What you will do: Count every line in the data that contains the word "element", then report that number alone.

(Given data)

`config.mk`:
```
export PLATFORM = sky130hd
export DESIGN_NAME = enemy_row_mover_flat
export DESIGN_NICKNAME = d
export VERILOG_FILES = /design/src/rtl/enemy_pkg.sv /design/src/rtl/enemy_row_mover_if.sv /design/src/rtl/enemy_row_bounds.sv /design/src/rtl/enemy_row_mover.sv /design/src/flat_wrapper.sv
export SDC_FILE = /design/constraint.sdc
export NUM_CORES = 1
export LEC_CHECK = 0
export ABC_AREA = 1
export CAP_MARGIN = 0
export CELL_PAD_IN_SITES_DETAIL_PLACEMENT = 1
export CELL_PAD_IN_SITES_GLOBAL_PLACEMENT = 2
export CORE_MARGIN = 10
export CORE_UTILIZATION = 39
export DETAILED_ROUTE_END_ITERATION = 10
export DONT_BUFFER_PORTS = 1
export PLACE_DENSITY = 0.87
export SKIP_LAST_GASP = 1
export SLEW_MARGIN = 40
export SYNTH_ARGS = -nofsm -noshare
export SYNTH_HDL_FRONTEND = slang
export SYNTH_SLANG_ARGS = --single-unit
```
`constraint.sdc`:
```
create_clock -name i_Clk -period 42.3 [get_ports i_Clk]
set_clock_uncertainty 0.2 [all_clocks]
set_input_delay 8.46 -clock i_Clk [delete_from_list [all_inputs] [get_ports i_Clk]]
set_output_delay 8.46 -clock i_Clk [all_outputs]
set_load 0.02 [all_outputs]
```
[config.mk]
export PLATFORM = sky130hd
export DESIGN_NAME = axi_slave_packer
export DESIGN_NICKNAME = d
export VERILOG_FILES = /design/src/rtl/tc_axi_pkg.sv /design/src/rtl/axi_slave_packer.sv
export SDC_FILE = /design/constraint.sdc
export NUM_CORES = 1
export LEC_CHECK = 0
export CAP_MARGIN = 20
export CORE_AREA = 10 10 181 352
export CTS_CLUSTER_SIZE = 28
export DETAILED_ROUTE_END_ITERATION = 7
export DIE_AREA = 0 0 191 362
export PLACE_DENSITY = 0.73
export SLEW_MARGIN = 20
export SYNTH_ARGS = -nofsm -noshare
export SYNTH_HDL_FRONTEND = slang
export SYNTH_SLANG_ARGS = --single-unit
[constraint.sdc]
create_clock -name clk -period 23.6 [get_ports clk]
set_input_delay 5.9 -clock clk [delete_from_list [all_inputs] [get_ports clk]]
set_output_delay 5.9 -clock clk [all_outputs]
set_load 0.005 [all_outputs]
[src/rtl/tc_axi_pkg.sv]
`default_nettype none
// ============================================================================
// Module      : tc_axi_pkg
// Description : Shared types and helpers for the host-side AXI read packer.
// Revision    : 1.0 - initial release
// ============================================================================
package tc_axi_pkg;

    typedef enum logic [1:0] {
        S_IDLE    = 2'd0,
        S_RD_REQ  = 2'd1,
        S_RD_WAIT = 2'd2,
        S_R_DATA  = 2'd3
    } rd_state_t;

    localparam int ROW_BITS  = 512;
    localparam int ROW_BYTES = 64;

    // Int8 rows shrink to one byte per element, i.e. a quarter of the row bits.
    function automatic int beats_per_row(input int axi_width, input logic is_int32);
        return is_int32 ? (ROW_BITS / axi_width) : ((ROW_BITS / 4) / axi_width);
    endfunction

endpackage
`default_nettype wire

[src/rtl/axi_slave_packer.sv]
`default_nettype none
// ============================================================================
// Module      : axi_slave_packer
// Description : AXI4 read-channel packer serialising output-buffer rows into R beats.
// Revision    : 1.0 - initial release
// ============================================================================
module axi_slave_packer
    import tc_axi_pkg::*;
#(
    parameter int AXI_DATA_WIDTH  = 64,
    parameter int SRAM_DATA_WIDTH = 32,
    parameter int ARRAY_WIDTH     = 16,
    parameter int ADDR_WIDTH      = 10
) (
    input  logic                       clk,
    input  logic                       rst,
    input  logic                       cfg_data_type_is_int32,
    input  logic [31:0]                araddr,
    input  logic [7:0]                 arlen,
    input  logic [2:0]                 arsize,
    input  logic [1:0]                 arburst,
    input  logic                       arvalid,
    output logic                       arready,
    output logic [AXI_DATA_WIDTH-1:0]  rdata,
    output logic [1:0]                 rresp,
    output logic                       rlast,
    output logic                       rvalid,
    input  logic                       rready,
    output logic [ADDR_WIDTH-1:0]      host_rd_addr,
    output logic                       host_rd_en,
    input  logic [SRAM_DATA_WIDTH-1:0] host_rd_data [ARRAY_WIDTH]
);

    localparam int BPR_I32 = beats_per_row(AXI_DATA_WIDTH, 1'b1);
    localparam int BPR_I8  = beats_per_row(AXI_DATA_WIDTH, 1'b0);
    localparam int EPB     = AXI_DATA_WIDTH / SRAM_DATA_WIDTH;
    localparam int BPB     = AXI_DATA_WIDTH / 8;
    localparam int SLICE_W = 5;
    localparam int IDX_W   = $clog2(ARRAY_WIDTH);

    generate
        if (BPR_I8 < 1) begin : g_bad_width
            $error("axi_slave_packer: AXI_DATA_WIDTH too wide for Int8 row packing");
        end
    endgenerate

    rd_state_t                  r_state;
    rd_state_t                  w_next;
    logic [ADDR_WIDTH-1:0]      r_cur_addr;
    logic [8:0]                 r_beats_left;
    logic                       r_mode;
    logic [SLICE_W-1:0]         r_slice;
    logic [SRAM_DATA_WIDTH-1:0] r_row [ARRAY_WIDTH];
    logic [SLICE_W-1:0]         w_bpr_last;
    logic                       w_row_done;
    logic                       w_unused;

    assign w_unused   = ^{arsize, arburst, araddr[31:ADDR_WIDTH+6], araddr[5:0]};
    assign w_bpr_last = r_mode ? SLICE_W'(BPR_I32 - 1) : SLICE_W'(BPR_I8 - 1);
    assign w_row_done = (r_slice == w_bpr_last);

    assign arready      = (r_state == S_IDLE);
    assign rvalid       = (r_state == S_R_DATA);
    assign host_rd_en   = (r_state == S_RD_REQ);
    assign host_rd_addr = r_cur_addr;
    assign rlast        = rvalid && (r_beats_left == 9'd1);
    assign rresp        = 2'b00;

    always_ff @(posedge clk or posedge rst) begin
        if (rst) begin
            r_state <= S_IDLE;
        end else begin
            r_state <= w_next;
        end
    end

    always_comb begin
        w_next = r_state;
        case (r_state)
            S_IDLE:    if (arvalid) w_next = S_RD_REQ;
            S_RD_REQ:  w_next = S_RD_WAIT;
            S_RD_WAIT: w_next = S_R_DATA;
            S_R_DATA: begin
                if (rready) begin
                    if (r_beats_left == 9'd1) begin
                        w_next = S_IDLE;
                    end else if (w_row_done) begin
                        w_next = S_RD_REQ;
                    end
                end
            end
            default:   w_next = S_IDLE;
        endcase
    end

    always_ff @(posedge clk or posedge rst) begin
        if (rst) begin
            r_cur_addr   <= '0;
            r_beats_left <= '0;
            r_mode       <= 1'b0;
            r_slice      <= '0;
            for (int i = 0; i < ARRAY_WIDTH; i++) begin
                r_row[i] <= '0;
            end
        end else begin
            case (r_state)
                S_IDLE: begin
                    if (arvalid) begin
                        r_cur_addr   <= araddr[ADDR_WIDTH+5:6];
                        r_beats_left <= {1'b0, arlen} + 9'd1;
                        r_mode       <= cfg_data_type_is_int32;
                        r_slice      <= '0;
                    end
                end
                S_RD_WAIT: begin
                    for (int i = 0; i < ARRAY_WIDTH; i++) begin
                        r_row[i] <= host_rd_data[i];
                    end
                end
                S_R_DATA: begin
                    if (rready) begin
                        r_beats_left <= r_beats_left - 9'd1;
                        // Row exhausted mid-burst: fetch the next row, wrapping the address.
                        if (r_beats_left != 9'd1) begin
                            if (w_row_done) begin
                                r_slice    <= '0;
                                r_cur_addr <= r_cur_addr + ADDR_WIDTH'(1);
                            end else begin
                                r_slice <= r_slice + SLICE_W'(1);
                            end
                        end
                    end
                end
                default: ;
            endcase
        end
    end

    // Int8 keeps only the low byte of each element (plain truncation).
    always_comb begin
        rdata = '0;
        if (r_mode) begin
            for (int j = 0; j < EPB; j++) begin
                rdata[j*SRAM_DATA_WIDTH +: SRAM_DATA_WIDTH] = r_row[IDX_W'(int'(r_slice) * EPB + j)];
            end
        end else begin
            for (int j = 0; j < BPB; j++) begin
                rdata[j*8 +: 8] = r_row[IDX_W'(int'(r_slice) * BPB + j)][7:0];
            end
        end
    end

endmodule
`default_nettype wire

==> results of run 1 <==
cell families after synthesis:
logic type               Yosys count  share of synthesized area, %
AO/OA/AOI/OAI                    189                          4.70
XOR/XNOR                           6                         0.203
adder cells (fa/ha/maj)           10                         0.484
buffers and inverters            141                          2.62
flip-flops                       539                          52.2
multiplexers                     716                          36.4
other                              1                        0.0145
AND/OR/NAND/NOR                  147                          3.34
worst max-delay path by stage:
stage / startpoint / endpoint / cells after the start
4_1_cts: r_slice[0] / rdata[8] / 7
3_5_place_dp: r_slice[0] / rdata[8] / 7
6_report: r_slice[0] / rdata[12] / 7
3_3_place_gp: r_slice[0] / rdata[8] / 7
5_1_grt: r_slice[0] / rdata[10] / 7
2_1_floorplan: rst / host_rd_addr[0] / 1
power groups by stage:
stage	Sequential, mW	Clock, mW	Combinational (mW)
finish	1.77	0.797	2.25
global route	1.82	0.852	2.42
CTS	1.77	0.816	2.28
detailed placement	1.78	0	2.27
global placement	1.74	0	2.22
floorplan	1.60	0	1.55
worst register-to-register path, delay by kind of cell (launching register included):
family / cells / cell delay, ps
adders and majority gates: 1 / 690
DFF: 1 / 420
muxes: 1 / 540
buffers and inverters: 3 / 1930
cell type report:
| class | instances | share of cell area (%) |
|---|---|---|
| multi-input combinational | 1070 | 34.2 |
| clock buffer | 69 | 4.16 |
| tap | 762 | 2.79 |
| inverter | 6 | 0.0880 |
| antenna | 24 | 0.176 |
| timing repair buffer | 636 | 18.6 |
| sequential | 539 | 39.6 |
| clock inverter | 17 | 0.407 |
flip-flops by register name, indices dropped and copies added (netlist names):
name          count
r_slice           5
r_mode            1
host_rd_addr     10
r_beats_left      9
r_state           2
r_row           512
cells in the mapped netlist, types with 3 or more instances:
cell type / n
o22ai_1: 9
nand4_1: 8
a21oi_1: 81
buf_4: 9
a211oi_1: 68
and4_1: 3
nor2b_1: 64
nor3_1: 12
mux2i_1: 74
ha_1: 10
nand2_1: 19
mux4_2: 128
nand3_1: 11
clkbuf_1: 40
and3_1: 4
dfrtp_1: 539
xnor2_1: 3
nor2_1: 14
inv_1: 6
o21ai_0: 9
buf_2: 84
xor2_1: 3
mux2_2: 513
routing by layer:
layer / wire length [um] / GRT usage, % / share of wire, % / vias to the layer above
li1: - / - / - / 7704
met1: 33200 / 28.8 / 38 / 9042
met2: 45000 / 42.6 / 51 / 630
met3: 6840 / 7.11 / 7.8 / 131
met4: 2820 / 9.64 / 3.2 / 18
met5: 126 / 0 / 0.14 / -
cell usage in the layout (no fill, tap or decap), drive strengths merged, types with 9 or more instances in the layout:
master	n
diode	24
nand2	19
a21oi	82
ha	10
o22ai	9
buf	24
a211oi	68
o21ai	9
clkbuf	69
clkinv	15
mux2	514
nor3	13
mux4	128
clkdlybuf4s50	612
nor2	14
dfrtp	539
mux2i	74
nor2b	64
nand3	11
**config.mk**
```make
export PLATFORM = sky130hd
export DESIGN_NAME = pulse_width_decoder
export DESIGN_NICKNAME = d
export VERILOG_FILES = /design/src/rtl/pulse_width_decoder.sv
export SDC_FILE = /design/constraint.sdc
export NUM_CORES = 1
export LEC_CHECK = 0
export ABC_AREA = 1
export CAP_MARGIN = 20
export CORE_ASPECT_RATIO = 1.75
export CORE_MARGIN = 3
export CORE_UTILIZATION = 40
export CTS_CLUSTER_DIAMETER = 50
export CTS_CLUSTER_SIZE = 28
export DETAILED_ROUTE_END_ITERATION = 12
export PLACE_DENSITY_LB_ADDON = 0.05
export SLEW_MARGIN = 10
export SYNTH_ARGS = -nofsm -noshare
export SYNTH_HDL_FRONTEND = slang
export SYNTH_SLANG_ARGS = --single-unit
```
**constraint.sdc**
```tcl
create_clock -name clk -period 2.66 [get_ports clk]
set_clock_uncertainty 0.2 [all_clocks]
set_input_delay 0.798 -clock clk [delete_from_list [all_inputs] [get_ports clk]]
set_output_delay 0.798 -clock clk [all_outputs]
set_load 0.1 [all_outputs]
```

(End Given data)

Answer to the exercise: 2